**config.mk**
```make
export PLATFORM = sky130hd
export DESIGN_NAME = bwmon_top
export DESIGN_NICKNAME = d
export VERILOG_FILES = /design/src/rtl/bwmon_pkg.sv /design/src/rtl/bwmon_filter.sv /design/src/rtl/bwmon_capsel.sv /design/src/rtl/bwmon_accum.sv /design/src/rtl/bwmon_top.sv
export SDC_FILE = /design/constraint.sdc
export NUM_CORES = 1
export LEC_CHECK = 0
export CAP_MARGIN = 20
export CORE_MARGIN = 4
export CORE_UTILIZATION = 54
export CTS_CLUSTER_DIAMETER = 200
export DETAILED_ROUTE_END_ITERATION = 6
export PLACE_DENSITY = 0.8
export SYNTH_ARGS = -nofsm -noshare
export SYNTH_HDL_FRONTEND = slang
export SYNTH_SLANG_ARGS = --single-unit
```
**constraint.sdc**
```tcl
create_clock -name clk -period 3.9 [get_ports clk]
set_input_delay 0.585 -clock clk [delete_from_list [all_inputs] [get_ports clk]]
set_output_delay 0.585 -clock clk [all_outputs]
set_load 0.01 [all_outputs]
```
**src/rtl/bwmon_pkg.sv**
```systemverilog
package bwmon_pkg;
  localparam logic [7:0] MON_TYPE   = 8'h42;
  localparam int         EXT_EVENTS = 6;

  typedef enum logic [1:0] {
    RA_CTL = 2'd0,
    RA_FLT = 2'd1,
    RA_CNT = 2'd2,
    RA_CAP = 2'd3
  } reg_addr_e;

  // control bit positions (software-visible layout)
  localparam int B_EN    = 31;
  localparam int B_CSEL  = 28;
  localparam int B_CRST  = 27;
  localparam int B_OSTS  = 26;
  localparam int B_IRQ   = 25;
  localparam int B_FRZ   = 24;
  localparam int B_SCL   = 19;
  localparam int B_MPMG  = 17;
  localparam int B_MPART = 16;

  typedef struct packed {
    logic       en;
    logic [2:0] capt_sel;
    logic       capt_rst;
    logic       irq_en;
    logic       frz;
    logic       scale_en;
    logic       match_pmg;
    logic       match_part;
  } ctl_t;
endpackage

```
**src/rtl/bwmon_filter.sv**
```systemverilog
module bwmon_filter #(
  parameter int PARTID_W   = 8,
  parameter int PMG_W      = 4,
  parameter int BYTE_W     = 8,
  parameter bit MON_SECURE = 1'b0
) (
  input  logic                en,
  input  logic                xfer_valid,
  input  logic [BYTE_W-1:0]   xfer_bytes,
  input  logic [PARTID_W-1:0] xfer_partid,
  input  logic [PMG_W-1:0]    xfer_pmg,
  input  logic                xfer_secure,
  input  logic                match_part,
  input  logic                match_pmg,
  input  logic [PARTID_W-1:0] flt_partid,
  input  logic [PMG_W-1:0]    flt_pmg,
  output logic [BYTE_W-1:0]   inc
);
  logic pass;

  always_comb begin
    pass = en && xfer_valid && (xfer_secure == MON_SECURE)
        && (!match_part || (xfer_partid == flt_partid))
        && (!match_pmg  || (xfer_pmg == flt_pmg));
    inc  = pass ? xfer_bytes : '0;
  end
endmodule

```
**src/rtl/bwmon_capsel.sv**
```systemverilog
module bwmon_capsel
  import bwmon_pkg::*;
#(
  parameter logic [EXT_EVENTS-1:0] EXT_IMPL   = 6'b001011,
  parameter bit                    SW_IMPL    = 1'b1,
  parameter bit                    MON_SECURE = 1'b0
) (
  input  logic                  en,
  input  logic [2:0]            sel,
  input  logic [EXT_EVENTS-1:0] ext_evt,
  input  logic                  sw_evt,
  input  logic                  sw_secure,
  output logic                  fire
);
  logic [7:0] hit;

  assign hit[0] = 1'b0;

  for (genvar i = 1; i <= EXT_EVENTS; i++) begin : g_ext
    if (EXT_IMPL[i-1]) begin : g_on
      assign hit[i] = ext_evt[i-1];
    end else begin : g_off
      assign hit[i] = 1'b0;
    end
  end

  if (SW_IMPL) begin : g_sw
    assign hit[7] = sw_evt && (sw_secure == MON_SECURE);
  end else begin : g_nosw
    assign hit[7] = 1'b0;
  end

  assign fire = en && hit[sel];
endmodule

```
**src/rtl/bwmon_accum.sv**
```systemverilog
module bwmon_accum #(
  parameter int CNT_W = 31,
  parameter int INC_W = 8
) (
  input  logic             clk,
  input  logic             rst,
  input  logic [INC_W-1:0] inc,
  input  logic             fire,
  input  logic             capt_rst,
  input  logic             frz_en,
  input  logic             cnt_wr,
  input  logic [CNT_W-1:0] cnt_wdata,
  input  logic             thaw,
  output logic [CNT_W-1:0] count,
  output logic [CNT_W-1:0] capt,
  output logic             ovf
);
  logic [CNT_W-1:0] count_q, capt_q, base;
  logic [CNT_W:0]   sum;
  logic             frozen_q;

  always_comb begin
    base = (fire && capt_rst) ? '0 : count_q;
    sum  = {1'b0, base} + {{(CNT_W+1-INC_W){1'b0}}, inc};
    ovf  = sum[CNT_W] && !frozen_q && !cnt_wr;
  end

  always_ff @(posedge clk) begin
    if (rst) begin
      count_q  <= '0;
      capt_q   <= '0;
      frozen_q <= 1'b0;
    end else begin
      if (fire) capt_q <= count_q;
      if (cnt_wr) begin
        count_q  <= cnt_wdata;
        frozen_q <= 1'b0;
      end else begin
        if (!frozen_q)                count_q <= sum[CNT_W-1:0];
        else if (fire && capt_rst)    count_q <= '0;
        if (ovf && frz_en)            frozen_q <= 1'b1;
        else if (thaw)                frozen_q <= 1'b0;
      end
    end
  end

  assign count = count_q;
  assign capt  = capt_q;

  // a frozen count holds unless software or a clearing capture touches it
  a_r8_frozen_hold: assert property (@(posedge clk) disable iff (rst)
    (frozen_q && !cnt_wr && !(fire && capt_rst)) |=> $stable(count_q));

  // capture takes the count seen in the capture cycle
  a_r6_capt_copy: assert property (@(posedge clk) disable iff (rst)
    fire |=> (capt_q == $past(count_q)));
endmodule

```
**src/rtl/bwmon_top.sv**
```systemverilog
module bwmon_top
  import bwmon_pkg::*;
#(
  parameter int                    PARTID_W     = 8,
  parameter int                    PMG_W        = 4,
  parameter int                    BYTE_W       = 8,
  parameter int                    CNT_W        = 31,
  parameter logic [4:0]            SCALE        = 5'd3,
  parameter logic [EXT_EVENTS-1:0] EXT_IMPL     = 6'b001011,
  parameter bit                    SW_CAPT_IMPL = 1'b1,
  parameter bit                    MON_SECURE   = 1'b0
) (
  input  logic                  clk,
  input  logic                  rst,
  input  logic                  xfer_valid,
  input  logic [BYTE_W-1:0]     xfer_bytes,
  input  logic [PARTID_W-1:0]   xfer_partid,
  input  logic [PMG_W-1:0]      xfer_pmg,
  input  logic                  xfer_secure,
  input  logic [EXT_EVENTS-1:0] capt_ext,
  input  logic                  capt_sw,
  input  logic                  capt_sw_secure,
  input  logic [1:0]            reg_addr,
  input  logic                  reg_wen,
  input  logic [31:0]           reg_wdata,
  output logic [31:0]           reg_rdata,
  output logic                  ovf_irq
);
  localparam int PAD_W = 32 - CNT_W;

  ctl_t                ctl_q;
  logic                ovf_sts_q, irq_q;
  logic [PARTID_W-1:0] flt_partid_q;
  logic [PMG_W-1:0]    flt_pmg_q;
  logic [31:0]         rdata_q, ctl_word, flt_word;
  logic                ctl_wr, flt_wr, cnt_wr, thaw, fire, ovf;
  logic [BYTE_W-1:0]   inc;
  logic [CNT_W-1:0]    count, capt;

  assign ctl_wr = reg_wen && (reg_addr == RA_CTL);
  assign flt_wr = reg_wen && (reg_addr == RA_FLT);
  assign cnt_wr = reg_wen && (reg_addr == RA_CNT);
  assign thaw   = ctl_wr && !reg_wdata[B_OSTS];

  bwmon_filter #(
    .PARTID_W(PARTID_W), .PMG_W(PMG_W), .BYTE_W(BYTE_W), .MON_SECURE(MON_SECURE)
  ) u_filter (
    .en(ctl_q.en), .xfer_valid(xfer_valid), .xfer_bytes(xfer_bytes),
    .xfer_partid(xfer_partid), .xfer_pmg(xfer_pmg), .xfer_secure(xfer_secure),
    .match_part(ctl_q.match_part), .match_pmg(ctl_q.match_pmg),
    .flt_partid(flt_partid_q), .flt_pmg(flt_pmg_q), .inc(inc)
  );

  bwmon_capsel #(
    .EXT_IMPL(EXT_IMPL), .SW_IMPL(SW_CAPT_IMPL), .MON_SECURE(MON_SECURE)
  ) u_capsel (
    .en(ctl_q.en), .sel(ctl_q.capt_sel), .ext_evt(capt_ext),
    .sw_evt(capt_sw), .sw_secure(capt_sw_secure), .fire(fire)
  );

  bwmon_accum #(.CNT_W(CNT_W), .INC_W(BYTE_W)) u_accum (
    .clk(clk), .rst(rst), .inc(inc), .fire(fire), .capt_rst(ctl_q.capt_rst),
    .frz_en(ctl_q.frz), .cnt_wr(cnt_wr), .cnt_wdata(reg_wdata[CNT_W-1:0]),
    .thaw(thaw), .count(count), .capt(capt), .ovf(ovf)
  );

  function automatic logic [31:0] view(input logic [CNT_W-1:0] raw, input logic sc);
    logic [CNT_W-1:0] v;
    v = sc ? (raw >> SCALE) : raw;
    return {{PAD_W{1'b0}}, v};
  endfunction

  always_comb begin
    ctl_word                = '0;
    ctl_word[B_EN]          = ctl_q.en;
    ctl_word[B_CSEL +: 3]   = ctl_q.capt_sel;
    ctl_word[B_CRST]        = ctl_q.capt_rst;
    ctl_word[B_OSTS]        = ovf_sts_q;
    ctl_word[B_IRQ]         = ctl_q.irq_en;
    ctl_word[B_FRZ]         = ctl_q.frz;
    ctl_word[B_SCL]         = ctl_q.scale_en;
    ctl_word[B_MPMG]        = ctl_q.match_pmg;
    ctl_word[B_MPART]       = ctl_q.match_part;
    ctl_word[7:0]           = MON_TYPE;
    flt_word                = '0;
    flt_word[PARTID_W-1:0]  = flt_partid_q;
    flt_word[16 +: PMG_W]   = flt_pmg_q;
  end

  always_ff @(posedge clk) begin
    if (rst) begin
      ctl_q        <= '0;
      ovf_sts_q    <= 1'b0;
      irq_q        <= 1'b0;
      flt_partid_q <= '0;
      flt_pmg_q    <= '0;
      rdata_q      <= '0;
    end else begin
      if (ctl_wr) begin
        ctl_q.en         <= reg_wdata[B_EN];
        ctl_q.capt_sel   <= reg_wdata[B_CSEL +: 3];
        ctl_q.capt_rst   <= reg_wdata[B_CRST];
        ctl_q.irq_en     <= reg_wdata[B_IRQ];
        ctl_q.frz        <= reg_wdata[B_FRZ];
        ctl_q.scale_en   <= reg_wdata[B_SCL];
        ctl_q.match_pmg  <= reg_wdata[B_MPMG];
        ctl_q.match_part <= reg_wdata[B_MPART];
      end
      if (ovf)         ovf_sts_q <= 1'b1;
      else if (ctl_wr) ovf_sts_q <= reg_wdata[B_OSTS];
      if (flt_wr) begin
        flt_partid_q <= reg_wdata[PARTID_W-1:0];
        flt_pmg_q    <= reg_wdata[16 +: PMG_W];
      end
      irq_q <= ovf_sts_q && ctl_q.irq_en;
      case (reg_addr)
        RA_CTL:  rdata_q <= ctl_word;
        RA_FLT:  rdata_q <= flt_word;
        RA_CNT:  rdata_q <= view(count, ctl_q.scale_en);
        default: rdata_q <= view(capt, ctl_q.scale_en);
      endcase
    end
  end

  assign reg_rdata = rdata_q;
  assign ovf_irq   = irq_q;

  // disabled monitor keeps its count unless software writes it
  a_r2_idle_hold: assert property (@(posedge clk) disable iff (rst)
    (!ctl_q.en && !cnt_wr) |=> $stable(count));

  // status is sticky until software writes 0
  a_r7_sticky: assert property (@(posedge clk) disable iff (rst)
    (ovf_sts_q && !thaw) |=> ovf_sts_q);

  // enabled overflow reaches the interrupt two cycles later
  a_r9_irq_follows: assert property (@(posedge clk) disable iff (rst)
    (ovf && ctl_q.irq_en && !ctl_wr) |=> ##1 ovf_irq);

  // no increment without a beat
  a_r3_inc_needs_beat: assert property (@(posedge clk) disable iff (rst)
    (inc != '0) |-> xfer_valid);

  // control reads always carry the type code
  a_r1_type_code: assert property (@(posedge clk) disable iff (rst)
    (reg_addr == RA_CTL) |=> (reg_rdata[7:0] == MON_TYPE));
endmodule

```
======== Word-level counts from Yosys, hierarchy flattened ========
Cells that the tools add are included.
Widths: inputs -> output; s select.
storage, ports and cells
  register bits after elaboration ......... 119
  bits of input ports ..................... 67
  word-level logic and storage cells ...... 63
operators by class
  add/subtract/negate cells ............... 1
  magnitude comparators ................... 1
  equal/unequal tests ..................... 4
  mux-type cells .......................... 13
  bitwise logic cells ..................... 2
  reduce and logical (&&, ||, !) cells .... 26
operators with widths
  cell                count
  $mux 31             5
  $pmux 32 s3         1
  $add 31x8->32       1
  $logic_and 1x1->1   15
  $eq 8x8->1          1
  $mux 8              1
  $logic_not 1->1     5
  $mux 1              5
  $eq 4x4->1          1
  $lt 3x4->1 const B  1
  $reduce_bool 2->1   2
  $bmux 1 s3          1
  $eq 2x1->1 const B  1
  $eq 2x2->1 const B  1
  $logic_not 2->1     1
  $logic_or 1x1->1    2
  $not 1->1           2
  $reduce_or 2->1     1

======== Logic depth before layout (Yosys ltp) ========
  depth after elaboration ................. 12
  gate-level depth with buffers ........... 14

======== Hierarchy ========
A second synthesis with hierarchy kept.
unflattened totals
  cell total of the unflattened synthesis .. 711
  area total of the unflattened synthesis .. 6543.8 sq um
by module, submodules not included
  module        times used  cells each  area each (sq um)  seq. area each (sq um)
  bwmon_accum   1           396         3427.0             1261.2
  bwmon_top     1           274         2832.7             1121.1
  bwmon_filter  1           34          235.2              0.0
  bwmon_capsel  1           7           48.8               0.0

======== Worst setup path after synthesis ========
Ideal clock, no wire load.
  kind .................................... in2reg
  start ................................... input port capt_sw_secure
  end ..................................... register u_accum.count_q[28] (netlist: u_accum.count[28])
  library setup time ...................... 0.129 ns
  data arrival time ....................... 3.465 ns
  slack ................................... 0.307 ns
  stages .................................. 14
  buffers on the path ..................... 1
  cell sequence ........................... and3b_1 mux4_2 nand3_2 clkbuf_1 and2_1 ha_1 inv_1 fa_1 nor2b_1 o31ai_1 a21oi_1 nor3b_1 xnor2_1 o21ai_0
between the ends
  longest elaborated chain between the ends .. 10
ends and longest elaborated chain
  what                              RTL line                              source
  from (decl)                       bwmon_top.sv:22                       input logic capt_sw_secure,
  $not 1->1 (*)                     bwmon_capsel.sv:28                    assign hit[7] = sw_evt && (sw_secure == MON_SECURE);
  $logic_and 1x1->1 (*)             bwmon_capsel.sv:28
  $bmux 1 s3 (*)                    bwmon_capsel.sv:33                    assign fire = en && hit[sel];
  $mux 1 (not written as such) (*)  bwmon_capsel.sv:33
  $logic_and 1x1->1 (*)             bwmon_capsel.sv:33
  $logic_and 1x1->1 (*)             bwmon_accum.sv:23, bwmon_accum.sv:40
  $mux 31 (*)                       -
  $add 31x8->32                     bwmon_accum.sv:24                     sum = {1'b0, base} + {{(CNT_W+1-INC_W){1'b0}}, inc};
  $mux 31 (*)                       bwmon_accum.sv:39                     if (!frozen_q) count_q <= sum[CNT_W-1:0];
  $mux 31 (*)                       bwmon_accum.sv:35                     if (cnt_wr) begin
  to (signal assigned)              bwmon_accum.sv:36                     count_q <= cnt_wdata;
  to (signal assigned)              bwmon_accum.sv:39
  to (decl)                         bwmon_accum.sv:18                     logic [CNT_W-1:0] count_q, capt_q, base;
Every way passes the cells marked *; elsewhere a longest branch is shown, timed or not. The select of a mux whose other input is x is not followed.
A chain may end at the register's enable or synchronous reset.

======== Final worst setup path ========
  start ................................... input port xfer_pmg[3]
  end ..................................... register u_accum.count_q[29] (netlist: u_accum.count[29])
between the ends
  longest elaborated chain between the ends .. 7
ends and longest elaborated chain
  what               RTL line            source
  from (decl)        bwmon_top.sv:18     input logic [PMG_W-1:0] xfer_pmg,
  $eq 4x4->1         bwmon_filter.sv:24  && (!match_pmg || (xfer_pmg == flt_pmg));
  $logic_or 1x1->1   bwmon_filter.sv:24
  $logic_and 1x1->1  bwmon_filter.sv:24
  $mux 8             bwmon_filter.sv:25  inc = pass ? xfer_bytes : '0;
  $add 31x8->32      bwmon_accum.sv:24
  $mux 31            bwmon_accum.sv:39
  $mux 31            bwmon_accum.sv:35
No other way between the ends.

==> metrics.txt <==
outcome finished, violations left; failing checks design-rule violations; area of the core region ~11000 um2; WL final between 15000 and 20000 um; Hold Crit Depth 2; Die Wd 114 um; Finish-stage setup viols 0; top-level I/O count 100; cell at the root of the clock tree clkbuf_16; Worst IR Drop VDD about 0.3 mV; wire length of the first global-routing pass approximately 29000 um; vias in the first global route ~5800; max_slew headroom 0.387; clock latency at the later pin of the worst-skew pair roughly 0.42 ns; cells resized by post-CTS repair 0; relative contribution of combinational cells to total power 0.095; hold slack final between 0.4 and 0.5 ns; Crit. Startpoint xfer_pmg[3]; starting DRC count in detailed routing between 600 and 700; RePlAce Congestion slightly above 0.9; maximum number of pins on one net before global-route repair ~50; pre-CTS setup slack -0.0613 ns; post-detailed-route via-to-cell ratio 6.03; switch share 0.236; cell internal pwr 2.29 mW; post-route minimum period between 3 and 4 ns; syn avg cell area about 8.0 um2; leakage 2.83 nW; maximum clock skew at final layout ~0.0091 ns; cell area after technology mapping slightly above 6000 um2; RSZ-0062 raised after global routing yes; clock slew seen by the registers of the worst setup and hold paths roughly 0.050 ns; CTS tree yes; Cell variety after synth 54; power density normalized to cell area 385 nW/um2; total routing usage reported by global routing 0.286; yosys synthesis warning count 0; launching element type of the critical path input port; post-CTS setup buffer count 0; H-Tree Depth 4; die area around 13000 um2; data required time of the critical path approximately 4.2 ns; Tcrit/Tclk final 0.933; worst min-delay path class flip-flop to flip-flop; maximum fanout along the worst path 10; Max Cap Violations 0; Clk pwr share 0.475; quantity of I/O buffers inserted on ports 96; Worst Tran Pin Value 0.917 ns; crit end category flip-flop; Inserted Clock Buffers 17; Main synth FF type dfxtp_1; maximum clock frequency approximately 270 MHz; end of the worst register-to-register path u_accum.count[29]; Final Slew Violations 0; initial core utilization 0.555; GRT Residual Overflow 0; detailed-placement wirelength estimate between 10000 and 15000 um; critical path type input port to flip-flop; Reg2Reg Setup Slack 0.51 ns; reported net switching power ~710 uW; Fin. Hold Viols 0; number of core rows 38; via count 6063; total of flip-flops plus latches after synthesis about 120; min setup slack post-route around 0.26 ns; Post-Synthesis Cells 761; origin of the critical flop-to-flop path flt_pmg_q[3]; proportion of power drawn by flip-flops and latches 0.430; synthesized netlist net count roughly 840; number of cell instances on the worst register-to-register path 16; hold-fix buffer count after cts 0; sequential-to-total area share from yosys stat 0.392; signal arrival time at the worst endpoint about 3.9 ns; origin of the worst min-delay path u_accum.capt[23]; initial antenna violation count 0; antenna viol nets, final 0; proportion of layout cells with a drive suffix above 1 0.0902; number of buffers on the longest clock path 2; Net count, final approximately 930; router iterations before antenna repair 7; signed area change from the synthesized netlist to the final layout 28.6%; diode count 0; EDFF count, synth 0; end point of the most critical hold path u_accum.capt[23]; die boundary height ~110 um; # clock sinks approximately 120; DRC violation count after routing 4; Async SR Flop Fraction 0; number of placed instances, taps included 977; number of standard cells in the layout, taps in and fillers out 1005; average wire length per cell after detail routing 18.3 um
==> flip-flops by register name, summed over array words and instances, names as in the netlist <==
name and flops:
reg_rdata 32, u_accum.capt 31, u_accum.count 31, ctl_q 10
flt_partid_q 8, flt_pmg_q 4, ovf_irq 1, ovf_sts_q 1
u_accum.frozen_q 1
==> logic make-up after synthesis <==
kind of cell	share of synthesized area
AOI/OAI and AO/OA	0.176
xor gates and xnor gates	0.0462
adders and majority gates	0.0198
buffers and inverters	0.0427
DFF	0.392
muxes	0.0903
and+or+nand+nor	0.233
==> synth_stat cells (9+ instances only) <==
cell,number,area [um2]
a21oi_1,86,430
mux2i_1,39,390
a211oi_1,14,105
clkbuf_1,42,158
and2_1,16,100
nor3_1,12,60.1
nand2_1,123,462
nand3_1,40,200
dfxtp_1,119,2380
xor2_1,24,210
buf_1,10,37.5
o22a_1,9,78.8
o21ai_0,35,175
nor2_1,70,263
inv_1,13,48.8
==> worst max-delay path by stage <==
| stage | to | slack, ns | depth (start not counted) |
|---|---|---|---|
| floorplan | u_accum.count[28] | 0.31 | 14 |
| CTS | u_accum.count[6] | 0.14 | 17 |
| detailed placement | u_accum.count[6] | -0.06 | 15 |
| global route | u_accum.count[17] | -0.008 | 17 |
| finish | u_accum.count[29] | 0.26 | 17 |
| global placement | u_accum.count[28] | -0.04 | 17 |
==> layout make-up <==
class                   count  area (um2)
flip-flops and latches    119        2380
repair buffers            131        1230
clock buffers              23         478
inverters                  13        48.8
fillers                   876        3130
multi-input cells         574        3440
well taps                 140         175
clock inverters             5        50.0
==> layout by cell type, fill, tap and decap left out, types with 17 or more instances in the layout <==
master           instances
nand2_1                123
o21ai_0                 35
nand3_1                 40
clkdlybuf4s50_1         95
xor2_1                  24
mux2i_1                 39
buf_4                   34
clkbuf_16               17
nor2_1                  70
dfxtp_1                118
a21oi_1                 86
==> routing by layer <==
metal	wire [um]	part of all wire	up-vias	track usage
met2	8710	0.47	339	0.457
li1	-	-	2852	-
met4	689	0.037	0	0.135
met1	7230	0.39	2815	0.364
met5	0	0	-	0
met3	1780	0.097	57	0.0684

= = =

■ EXERCISE REQUIREMENTS:
Copy each line of the records containing the string "select".

■ ANSWER FOR THE TASK:
Widths: inputs -> output; s select.
Every way passes the cells marked *; elsewhere a longest branch is shown, timed or not. The select of a mux whose other input is x is not followed.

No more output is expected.